• [Exercise] Beginning with the opening line, restate the following material exactly, up through the line that contains "-- through the".

• [Recorded data]

%%

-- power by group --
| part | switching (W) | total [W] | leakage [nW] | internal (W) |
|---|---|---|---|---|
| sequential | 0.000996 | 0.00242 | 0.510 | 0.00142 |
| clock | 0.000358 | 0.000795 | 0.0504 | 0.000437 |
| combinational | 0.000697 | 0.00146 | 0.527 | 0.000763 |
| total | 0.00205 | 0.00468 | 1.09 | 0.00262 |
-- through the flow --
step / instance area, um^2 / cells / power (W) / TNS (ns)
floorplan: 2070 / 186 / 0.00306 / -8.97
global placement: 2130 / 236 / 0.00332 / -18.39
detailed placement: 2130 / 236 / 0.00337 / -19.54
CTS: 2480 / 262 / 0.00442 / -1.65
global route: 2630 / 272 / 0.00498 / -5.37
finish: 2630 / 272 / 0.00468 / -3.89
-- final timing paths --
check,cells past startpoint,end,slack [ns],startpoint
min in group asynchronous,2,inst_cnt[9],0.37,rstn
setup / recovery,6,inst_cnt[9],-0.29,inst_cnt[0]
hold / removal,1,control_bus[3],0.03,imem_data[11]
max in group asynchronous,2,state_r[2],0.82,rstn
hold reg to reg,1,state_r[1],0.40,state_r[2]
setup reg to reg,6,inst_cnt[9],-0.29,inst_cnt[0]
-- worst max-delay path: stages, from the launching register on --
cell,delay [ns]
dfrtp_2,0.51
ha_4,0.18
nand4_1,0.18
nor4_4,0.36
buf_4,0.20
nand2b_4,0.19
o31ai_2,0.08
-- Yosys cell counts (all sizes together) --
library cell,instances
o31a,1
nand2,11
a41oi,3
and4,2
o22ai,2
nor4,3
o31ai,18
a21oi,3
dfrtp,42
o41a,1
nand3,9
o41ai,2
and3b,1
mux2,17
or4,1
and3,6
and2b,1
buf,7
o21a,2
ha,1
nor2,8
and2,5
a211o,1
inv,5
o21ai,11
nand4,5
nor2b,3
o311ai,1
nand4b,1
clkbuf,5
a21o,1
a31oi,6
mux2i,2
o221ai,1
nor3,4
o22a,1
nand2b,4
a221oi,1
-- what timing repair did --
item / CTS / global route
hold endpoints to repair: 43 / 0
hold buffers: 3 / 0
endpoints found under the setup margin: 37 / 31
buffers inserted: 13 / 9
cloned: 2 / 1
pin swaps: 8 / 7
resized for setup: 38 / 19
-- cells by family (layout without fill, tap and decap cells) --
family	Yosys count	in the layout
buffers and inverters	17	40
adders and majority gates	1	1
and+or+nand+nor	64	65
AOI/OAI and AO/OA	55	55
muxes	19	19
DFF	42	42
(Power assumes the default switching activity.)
## config.mk

```make
export PLATFORM = sky130hd
export DESIGN_NAME = mul4_dot_acc
export DESIGN_NICKNAME = d
export VERILOG_FILES = /design/src/rtl/mul4_dot_acc.sv
export SDC_FILE = /design/constraint.sdc
export NUM_CORES = 1
export LEC_CHECK = 0
export ABC_AREA = 1
export CORE_MARGIN = 2
export CORE_UTILIZATION = 45
export DETAILED_ROUTE_END_ITERATION = 10
export PLACE_DENSITY = 0.74
export SLEW_MARGIN = 25
export SYNTH_ARGS = -nofsm -noshare
export SYNTH_HDL_FRONTEND = slang
export SYNTH_SLANG_ARGS = --single-unit
```

## constraint.sdc

```tcl
create_clock -name clk -period 2.6 [get_ports clk]
set_input_delay 0.26 -clock clk [delete_from_list [all_inputs] [get_ports clk]]
set_output_delay 0.26 -clock clk [all_outputs]
set_load 0.03 [all_outputs]
```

%%

• [Response area]
-- power by group --
| part | switching (W) | total [W] | leakage [nW] | internal (W) |
|---|---|---|---|---|
| sequential | 0.000996 | 0.00242 | 0.510 | 0.00142 |
| clock | 0.000358 | 0.000795 | 0.0504 | 0.000437 |
| combinational | 0.000697 | 0.00146 | 0.527 | 0.000763 |
| total | 0.00205 | 0.00468 | 1.09 | 0.00262 |
-- through the flow --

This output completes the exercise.